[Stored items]
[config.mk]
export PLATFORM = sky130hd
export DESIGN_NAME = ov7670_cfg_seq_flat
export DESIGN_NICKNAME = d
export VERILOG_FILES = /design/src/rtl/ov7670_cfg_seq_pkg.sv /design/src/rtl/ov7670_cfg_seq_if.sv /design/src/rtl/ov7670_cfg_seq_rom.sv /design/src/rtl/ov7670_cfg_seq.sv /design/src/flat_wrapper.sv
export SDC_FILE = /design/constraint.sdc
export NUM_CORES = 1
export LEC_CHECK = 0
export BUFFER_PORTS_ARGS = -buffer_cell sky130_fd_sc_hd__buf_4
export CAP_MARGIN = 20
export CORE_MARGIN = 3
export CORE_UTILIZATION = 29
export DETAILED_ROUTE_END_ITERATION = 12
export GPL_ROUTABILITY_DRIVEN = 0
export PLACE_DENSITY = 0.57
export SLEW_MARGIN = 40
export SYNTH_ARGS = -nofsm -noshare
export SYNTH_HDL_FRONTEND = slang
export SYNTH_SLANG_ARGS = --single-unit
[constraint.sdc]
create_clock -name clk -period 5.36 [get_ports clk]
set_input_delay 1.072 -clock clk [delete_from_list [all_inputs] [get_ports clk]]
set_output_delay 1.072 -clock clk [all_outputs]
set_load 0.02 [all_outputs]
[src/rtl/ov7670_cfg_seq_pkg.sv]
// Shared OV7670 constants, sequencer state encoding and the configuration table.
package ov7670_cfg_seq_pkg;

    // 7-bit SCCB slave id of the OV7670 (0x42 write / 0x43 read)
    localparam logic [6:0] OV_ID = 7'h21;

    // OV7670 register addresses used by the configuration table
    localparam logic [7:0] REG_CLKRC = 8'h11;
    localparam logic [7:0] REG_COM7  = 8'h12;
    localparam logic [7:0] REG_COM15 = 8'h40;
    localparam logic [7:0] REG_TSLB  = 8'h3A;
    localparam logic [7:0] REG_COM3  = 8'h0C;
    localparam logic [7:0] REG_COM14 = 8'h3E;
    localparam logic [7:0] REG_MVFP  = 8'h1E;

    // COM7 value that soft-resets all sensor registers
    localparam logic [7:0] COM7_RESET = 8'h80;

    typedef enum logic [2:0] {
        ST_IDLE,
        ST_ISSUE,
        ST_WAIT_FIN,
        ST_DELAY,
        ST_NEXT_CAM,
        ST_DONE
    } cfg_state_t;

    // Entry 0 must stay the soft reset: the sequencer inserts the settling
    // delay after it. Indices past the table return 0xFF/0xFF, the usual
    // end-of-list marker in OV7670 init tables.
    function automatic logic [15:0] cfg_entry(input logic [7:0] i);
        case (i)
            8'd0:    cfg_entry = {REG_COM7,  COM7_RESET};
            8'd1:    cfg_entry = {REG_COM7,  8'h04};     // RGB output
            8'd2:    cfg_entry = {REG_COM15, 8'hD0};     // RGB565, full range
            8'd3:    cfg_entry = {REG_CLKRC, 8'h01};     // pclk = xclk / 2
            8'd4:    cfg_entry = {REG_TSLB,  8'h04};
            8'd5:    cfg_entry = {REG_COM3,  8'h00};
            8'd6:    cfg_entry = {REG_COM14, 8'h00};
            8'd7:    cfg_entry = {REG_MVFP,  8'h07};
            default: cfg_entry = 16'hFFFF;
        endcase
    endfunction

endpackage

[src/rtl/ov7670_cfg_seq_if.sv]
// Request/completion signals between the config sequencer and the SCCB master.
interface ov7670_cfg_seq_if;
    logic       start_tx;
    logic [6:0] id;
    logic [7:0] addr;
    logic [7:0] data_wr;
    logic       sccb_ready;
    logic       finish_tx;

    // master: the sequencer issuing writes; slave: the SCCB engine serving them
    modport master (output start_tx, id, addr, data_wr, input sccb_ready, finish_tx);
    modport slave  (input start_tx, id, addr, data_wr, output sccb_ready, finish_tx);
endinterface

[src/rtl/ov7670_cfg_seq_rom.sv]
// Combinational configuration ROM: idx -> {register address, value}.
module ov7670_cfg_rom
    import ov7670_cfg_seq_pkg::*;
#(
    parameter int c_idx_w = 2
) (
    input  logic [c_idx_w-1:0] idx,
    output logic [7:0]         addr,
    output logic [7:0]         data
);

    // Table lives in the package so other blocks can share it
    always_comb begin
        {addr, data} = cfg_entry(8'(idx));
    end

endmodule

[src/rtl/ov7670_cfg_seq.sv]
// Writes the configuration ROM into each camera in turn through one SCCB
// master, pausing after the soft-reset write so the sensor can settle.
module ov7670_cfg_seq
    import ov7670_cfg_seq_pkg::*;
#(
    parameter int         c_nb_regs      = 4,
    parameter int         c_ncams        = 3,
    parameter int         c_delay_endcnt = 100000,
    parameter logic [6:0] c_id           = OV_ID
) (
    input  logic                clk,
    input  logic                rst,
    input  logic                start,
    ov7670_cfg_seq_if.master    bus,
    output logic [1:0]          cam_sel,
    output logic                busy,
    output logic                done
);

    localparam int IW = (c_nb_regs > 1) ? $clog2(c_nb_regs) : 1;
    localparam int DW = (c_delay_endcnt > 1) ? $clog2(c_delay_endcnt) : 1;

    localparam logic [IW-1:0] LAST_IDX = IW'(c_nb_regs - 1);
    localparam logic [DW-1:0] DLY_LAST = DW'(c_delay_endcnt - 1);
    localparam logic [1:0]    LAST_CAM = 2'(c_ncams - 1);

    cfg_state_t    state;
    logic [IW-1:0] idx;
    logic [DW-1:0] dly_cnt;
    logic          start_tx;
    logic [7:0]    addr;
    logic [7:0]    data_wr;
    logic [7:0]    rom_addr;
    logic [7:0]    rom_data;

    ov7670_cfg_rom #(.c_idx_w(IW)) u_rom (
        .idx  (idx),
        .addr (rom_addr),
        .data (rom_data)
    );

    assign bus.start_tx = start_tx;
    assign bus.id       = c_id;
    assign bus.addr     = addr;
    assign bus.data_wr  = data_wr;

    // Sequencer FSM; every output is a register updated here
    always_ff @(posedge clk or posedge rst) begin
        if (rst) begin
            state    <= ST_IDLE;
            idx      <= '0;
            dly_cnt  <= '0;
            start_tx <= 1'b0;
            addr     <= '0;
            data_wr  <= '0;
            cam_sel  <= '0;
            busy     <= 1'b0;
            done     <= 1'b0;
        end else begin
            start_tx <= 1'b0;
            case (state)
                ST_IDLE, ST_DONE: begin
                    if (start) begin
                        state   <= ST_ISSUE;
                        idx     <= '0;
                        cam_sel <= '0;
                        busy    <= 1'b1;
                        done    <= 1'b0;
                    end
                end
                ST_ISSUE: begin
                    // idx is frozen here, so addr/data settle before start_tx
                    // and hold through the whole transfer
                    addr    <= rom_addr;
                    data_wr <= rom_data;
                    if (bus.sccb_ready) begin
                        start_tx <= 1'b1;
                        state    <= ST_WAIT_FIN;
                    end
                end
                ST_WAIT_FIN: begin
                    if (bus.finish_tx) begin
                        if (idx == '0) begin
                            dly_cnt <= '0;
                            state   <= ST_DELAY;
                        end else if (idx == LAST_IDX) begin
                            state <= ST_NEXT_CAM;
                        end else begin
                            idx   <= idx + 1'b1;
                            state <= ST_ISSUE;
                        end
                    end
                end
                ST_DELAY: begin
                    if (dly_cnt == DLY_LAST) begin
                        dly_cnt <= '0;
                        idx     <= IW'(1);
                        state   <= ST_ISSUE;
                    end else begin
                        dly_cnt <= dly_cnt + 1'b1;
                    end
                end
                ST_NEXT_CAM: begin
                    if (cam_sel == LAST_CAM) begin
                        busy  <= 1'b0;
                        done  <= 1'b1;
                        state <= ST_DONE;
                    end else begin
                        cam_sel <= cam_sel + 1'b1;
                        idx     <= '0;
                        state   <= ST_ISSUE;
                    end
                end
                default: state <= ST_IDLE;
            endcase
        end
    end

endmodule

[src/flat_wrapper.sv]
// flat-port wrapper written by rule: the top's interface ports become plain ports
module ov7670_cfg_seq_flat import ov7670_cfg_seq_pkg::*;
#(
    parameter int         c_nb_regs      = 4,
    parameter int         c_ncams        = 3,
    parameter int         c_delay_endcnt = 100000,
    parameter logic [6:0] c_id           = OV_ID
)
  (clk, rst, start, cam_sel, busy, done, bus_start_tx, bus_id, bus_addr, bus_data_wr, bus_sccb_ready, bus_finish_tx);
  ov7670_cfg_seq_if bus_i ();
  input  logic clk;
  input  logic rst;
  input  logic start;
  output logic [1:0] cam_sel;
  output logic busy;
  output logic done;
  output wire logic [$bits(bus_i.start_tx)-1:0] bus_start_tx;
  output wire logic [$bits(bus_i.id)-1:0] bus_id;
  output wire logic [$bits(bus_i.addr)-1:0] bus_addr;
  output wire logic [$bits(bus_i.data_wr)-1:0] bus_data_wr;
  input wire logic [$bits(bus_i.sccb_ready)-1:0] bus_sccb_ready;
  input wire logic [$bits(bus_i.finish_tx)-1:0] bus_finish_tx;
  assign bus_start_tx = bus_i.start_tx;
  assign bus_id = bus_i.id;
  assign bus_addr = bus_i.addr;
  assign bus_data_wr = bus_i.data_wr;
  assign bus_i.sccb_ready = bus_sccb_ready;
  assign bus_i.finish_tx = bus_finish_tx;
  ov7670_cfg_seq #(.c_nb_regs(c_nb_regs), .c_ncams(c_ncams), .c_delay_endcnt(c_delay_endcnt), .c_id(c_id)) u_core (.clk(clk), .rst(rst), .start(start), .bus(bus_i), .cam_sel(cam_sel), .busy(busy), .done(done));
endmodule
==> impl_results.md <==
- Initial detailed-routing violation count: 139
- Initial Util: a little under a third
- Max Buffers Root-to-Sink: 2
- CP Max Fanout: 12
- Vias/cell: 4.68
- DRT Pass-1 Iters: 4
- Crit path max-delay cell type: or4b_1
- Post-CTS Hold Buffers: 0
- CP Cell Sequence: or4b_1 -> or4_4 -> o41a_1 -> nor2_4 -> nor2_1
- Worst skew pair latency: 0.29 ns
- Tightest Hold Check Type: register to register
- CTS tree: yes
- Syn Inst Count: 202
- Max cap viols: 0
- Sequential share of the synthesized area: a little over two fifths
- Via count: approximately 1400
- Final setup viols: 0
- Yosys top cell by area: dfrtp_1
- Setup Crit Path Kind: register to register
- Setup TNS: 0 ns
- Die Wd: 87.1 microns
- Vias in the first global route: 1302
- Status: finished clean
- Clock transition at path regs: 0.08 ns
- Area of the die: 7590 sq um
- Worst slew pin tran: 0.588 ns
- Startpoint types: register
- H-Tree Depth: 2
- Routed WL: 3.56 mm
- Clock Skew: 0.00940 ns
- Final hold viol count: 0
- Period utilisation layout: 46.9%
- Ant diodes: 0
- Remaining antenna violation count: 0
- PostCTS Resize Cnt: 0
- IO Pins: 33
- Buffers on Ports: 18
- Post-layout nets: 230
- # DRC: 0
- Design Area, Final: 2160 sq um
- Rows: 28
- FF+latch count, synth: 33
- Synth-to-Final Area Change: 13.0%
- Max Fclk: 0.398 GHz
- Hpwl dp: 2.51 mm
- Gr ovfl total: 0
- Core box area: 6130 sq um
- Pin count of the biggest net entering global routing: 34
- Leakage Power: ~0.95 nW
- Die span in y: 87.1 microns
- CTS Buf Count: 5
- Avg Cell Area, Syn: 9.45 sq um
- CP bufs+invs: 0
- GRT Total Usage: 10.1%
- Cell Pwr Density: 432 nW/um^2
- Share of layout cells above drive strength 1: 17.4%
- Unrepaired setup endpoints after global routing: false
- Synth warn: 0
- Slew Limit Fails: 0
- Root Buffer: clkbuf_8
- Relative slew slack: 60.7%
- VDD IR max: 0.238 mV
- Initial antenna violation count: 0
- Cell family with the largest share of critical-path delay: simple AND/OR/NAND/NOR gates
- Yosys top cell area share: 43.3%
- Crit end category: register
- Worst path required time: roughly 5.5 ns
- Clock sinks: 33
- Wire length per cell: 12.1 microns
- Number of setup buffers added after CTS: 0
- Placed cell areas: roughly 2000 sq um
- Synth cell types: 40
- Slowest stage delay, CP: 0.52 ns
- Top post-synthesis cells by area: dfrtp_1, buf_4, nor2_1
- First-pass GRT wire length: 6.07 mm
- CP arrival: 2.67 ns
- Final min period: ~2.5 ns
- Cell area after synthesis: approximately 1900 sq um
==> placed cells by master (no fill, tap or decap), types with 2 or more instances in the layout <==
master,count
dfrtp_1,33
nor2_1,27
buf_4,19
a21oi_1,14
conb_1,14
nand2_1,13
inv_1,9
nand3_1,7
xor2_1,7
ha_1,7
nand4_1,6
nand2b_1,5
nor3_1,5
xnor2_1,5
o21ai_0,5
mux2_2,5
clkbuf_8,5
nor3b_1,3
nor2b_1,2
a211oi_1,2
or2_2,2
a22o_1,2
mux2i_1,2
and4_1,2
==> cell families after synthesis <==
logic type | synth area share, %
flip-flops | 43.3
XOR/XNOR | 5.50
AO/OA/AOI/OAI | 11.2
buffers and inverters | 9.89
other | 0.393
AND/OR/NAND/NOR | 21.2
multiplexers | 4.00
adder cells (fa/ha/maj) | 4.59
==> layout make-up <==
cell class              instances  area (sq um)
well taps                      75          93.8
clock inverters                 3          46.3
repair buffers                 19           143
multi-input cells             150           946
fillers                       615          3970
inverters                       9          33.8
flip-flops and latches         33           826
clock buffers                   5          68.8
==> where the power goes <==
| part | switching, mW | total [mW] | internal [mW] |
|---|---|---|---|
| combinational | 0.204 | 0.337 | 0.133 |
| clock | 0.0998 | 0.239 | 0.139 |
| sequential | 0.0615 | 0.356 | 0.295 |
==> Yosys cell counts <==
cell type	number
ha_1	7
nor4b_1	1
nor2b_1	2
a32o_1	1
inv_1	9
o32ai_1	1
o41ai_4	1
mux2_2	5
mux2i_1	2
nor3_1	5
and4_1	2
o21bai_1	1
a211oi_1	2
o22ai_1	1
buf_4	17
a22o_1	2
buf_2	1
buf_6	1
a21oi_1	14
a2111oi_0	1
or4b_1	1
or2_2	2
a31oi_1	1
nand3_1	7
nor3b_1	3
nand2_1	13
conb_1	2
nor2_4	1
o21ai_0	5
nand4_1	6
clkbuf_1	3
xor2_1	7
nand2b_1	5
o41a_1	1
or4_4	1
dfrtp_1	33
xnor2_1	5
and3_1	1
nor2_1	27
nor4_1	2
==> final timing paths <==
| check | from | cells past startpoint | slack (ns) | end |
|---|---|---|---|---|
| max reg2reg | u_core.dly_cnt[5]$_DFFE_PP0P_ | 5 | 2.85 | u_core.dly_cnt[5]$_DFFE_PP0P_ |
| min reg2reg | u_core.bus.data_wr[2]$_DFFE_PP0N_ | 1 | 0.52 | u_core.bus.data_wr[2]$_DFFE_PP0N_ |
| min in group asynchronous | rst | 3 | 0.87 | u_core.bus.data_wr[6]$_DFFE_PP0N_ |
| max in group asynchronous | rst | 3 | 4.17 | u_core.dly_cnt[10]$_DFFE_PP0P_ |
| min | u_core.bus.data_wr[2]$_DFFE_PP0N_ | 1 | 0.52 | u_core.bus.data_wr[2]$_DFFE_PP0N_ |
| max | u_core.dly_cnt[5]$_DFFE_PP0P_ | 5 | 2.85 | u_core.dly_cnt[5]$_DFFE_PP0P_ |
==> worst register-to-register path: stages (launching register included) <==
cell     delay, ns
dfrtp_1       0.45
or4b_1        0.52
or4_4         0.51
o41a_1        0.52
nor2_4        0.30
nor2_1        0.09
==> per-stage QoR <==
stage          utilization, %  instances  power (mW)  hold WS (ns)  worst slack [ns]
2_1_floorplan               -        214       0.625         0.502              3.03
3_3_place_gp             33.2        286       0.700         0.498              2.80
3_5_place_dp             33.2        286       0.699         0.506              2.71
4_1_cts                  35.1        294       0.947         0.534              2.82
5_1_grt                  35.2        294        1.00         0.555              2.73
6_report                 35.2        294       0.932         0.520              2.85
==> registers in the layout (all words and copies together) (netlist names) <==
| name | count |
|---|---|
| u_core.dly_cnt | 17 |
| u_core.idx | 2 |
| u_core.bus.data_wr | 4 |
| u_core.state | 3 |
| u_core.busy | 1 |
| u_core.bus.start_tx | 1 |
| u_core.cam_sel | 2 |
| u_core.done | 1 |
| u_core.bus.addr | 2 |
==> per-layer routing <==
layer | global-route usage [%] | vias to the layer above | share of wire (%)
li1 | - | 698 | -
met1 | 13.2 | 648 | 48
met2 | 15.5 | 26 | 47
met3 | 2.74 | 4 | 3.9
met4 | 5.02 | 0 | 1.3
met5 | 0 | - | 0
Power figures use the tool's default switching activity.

--

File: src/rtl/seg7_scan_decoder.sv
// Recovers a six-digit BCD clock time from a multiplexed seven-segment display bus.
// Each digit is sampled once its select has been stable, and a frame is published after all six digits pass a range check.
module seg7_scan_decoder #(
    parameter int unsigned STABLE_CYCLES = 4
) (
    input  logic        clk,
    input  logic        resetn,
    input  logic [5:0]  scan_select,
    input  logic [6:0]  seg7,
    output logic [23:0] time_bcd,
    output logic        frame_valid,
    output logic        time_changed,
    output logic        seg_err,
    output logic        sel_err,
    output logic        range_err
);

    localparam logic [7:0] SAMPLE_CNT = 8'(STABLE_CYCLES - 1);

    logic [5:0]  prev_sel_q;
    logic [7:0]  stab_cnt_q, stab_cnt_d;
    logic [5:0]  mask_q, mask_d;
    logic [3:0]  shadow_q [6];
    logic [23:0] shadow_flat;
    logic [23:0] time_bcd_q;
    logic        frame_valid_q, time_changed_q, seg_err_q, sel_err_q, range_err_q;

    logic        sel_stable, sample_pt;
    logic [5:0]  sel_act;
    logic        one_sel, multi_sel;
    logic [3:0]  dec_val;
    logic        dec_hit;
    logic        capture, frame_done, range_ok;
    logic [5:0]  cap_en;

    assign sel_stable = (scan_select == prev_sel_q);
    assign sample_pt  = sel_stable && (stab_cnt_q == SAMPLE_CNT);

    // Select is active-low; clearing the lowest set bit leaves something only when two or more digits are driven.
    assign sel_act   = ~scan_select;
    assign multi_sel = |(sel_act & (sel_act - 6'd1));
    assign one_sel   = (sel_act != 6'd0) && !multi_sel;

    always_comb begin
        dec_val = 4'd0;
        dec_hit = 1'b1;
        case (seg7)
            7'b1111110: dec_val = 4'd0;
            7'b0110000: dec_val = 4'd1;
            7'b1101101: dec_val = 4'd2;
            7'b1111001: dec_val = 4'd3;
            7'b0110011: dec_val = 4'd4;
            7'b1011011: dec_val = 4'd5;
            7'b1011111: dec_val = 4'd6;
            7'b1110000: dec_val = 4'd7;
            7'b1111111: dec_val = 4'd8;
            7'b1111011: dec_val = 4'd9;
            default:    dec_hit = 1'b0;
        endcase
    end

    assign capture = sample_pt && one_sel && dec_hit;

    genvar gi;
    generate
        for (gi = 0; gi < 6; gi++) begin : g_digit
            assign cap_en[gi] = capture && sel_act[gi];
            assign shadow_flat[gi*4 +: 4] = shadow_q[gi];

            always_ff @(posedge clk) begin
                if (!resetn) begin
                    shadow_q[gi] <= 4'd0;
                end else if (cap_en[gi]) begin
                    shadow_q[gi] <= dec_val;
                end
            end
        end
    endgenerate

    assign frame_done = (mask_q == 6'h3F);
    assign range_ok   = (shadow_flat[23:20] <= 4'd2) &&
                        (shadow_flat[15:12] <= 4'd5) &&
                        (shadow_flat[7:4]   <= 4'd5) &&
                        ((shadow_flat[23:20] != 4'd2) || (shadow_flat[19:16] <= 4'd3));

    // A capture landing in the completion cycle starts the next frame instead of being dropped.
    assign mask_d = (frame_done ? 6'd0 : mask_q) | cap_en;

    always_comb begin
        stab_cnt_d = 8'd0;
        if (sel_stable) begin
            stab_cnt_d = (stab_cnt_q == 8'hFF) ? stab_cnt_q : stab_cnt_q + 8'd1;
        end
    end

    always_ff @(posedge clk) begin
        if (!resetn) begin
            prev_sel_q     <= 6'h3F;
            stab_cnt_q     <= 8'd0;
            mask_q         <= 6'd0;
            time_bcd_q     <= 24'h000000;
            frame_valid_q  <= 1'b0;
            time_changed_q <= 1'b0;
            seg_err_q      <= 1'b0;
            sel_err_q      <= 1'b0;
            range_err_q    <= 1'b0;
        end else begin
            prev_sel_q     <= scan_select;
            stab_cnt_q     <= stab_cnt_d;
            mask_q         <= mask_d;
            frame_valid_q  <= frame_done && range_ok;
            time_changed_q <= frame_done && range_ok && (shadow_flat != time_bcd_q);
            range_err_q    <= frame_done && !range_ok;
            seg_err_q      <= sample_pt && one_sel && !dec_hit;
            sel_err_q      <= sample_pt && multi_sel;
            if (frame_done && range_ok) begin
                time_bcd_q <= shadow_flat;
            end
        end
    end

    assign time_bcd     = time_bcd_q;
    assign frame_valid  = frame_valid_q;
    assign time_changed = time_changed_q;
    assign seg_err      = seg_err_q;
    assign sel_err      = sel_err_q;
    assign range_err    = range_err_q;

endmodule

## Assignment
What you give back should be exactly the lines of the data above from the line with "output wire logic [$bits(bus_i.data_wr)-1:0]" through the line with "assign bus_i.finish_tx = bus_finish_tx;", both of those included, and nothing more.

## Exercise response
  output wire logic [$bits(bus_i.data_wr)-1:0] bus_data_wr;
  input wire logic [$bits(bus_i.sccb_ready)-1:0] bus_sccb_ready;
  input wire logic [$bits(bus_i.finish_tx)-1:0] bus_finish_tx;
  assign bus_start_tx = bus_i.start_tx;
  assign bus_id = bus_i.id;
  assign bus_addr = bus_i.addr;
  assign bus_data_wr = bus_i.data_wr;
  assign bus_i.sccb_ready = bus_sccb_ready;
  assign bus_i.finish_tx = bus_finish_tx;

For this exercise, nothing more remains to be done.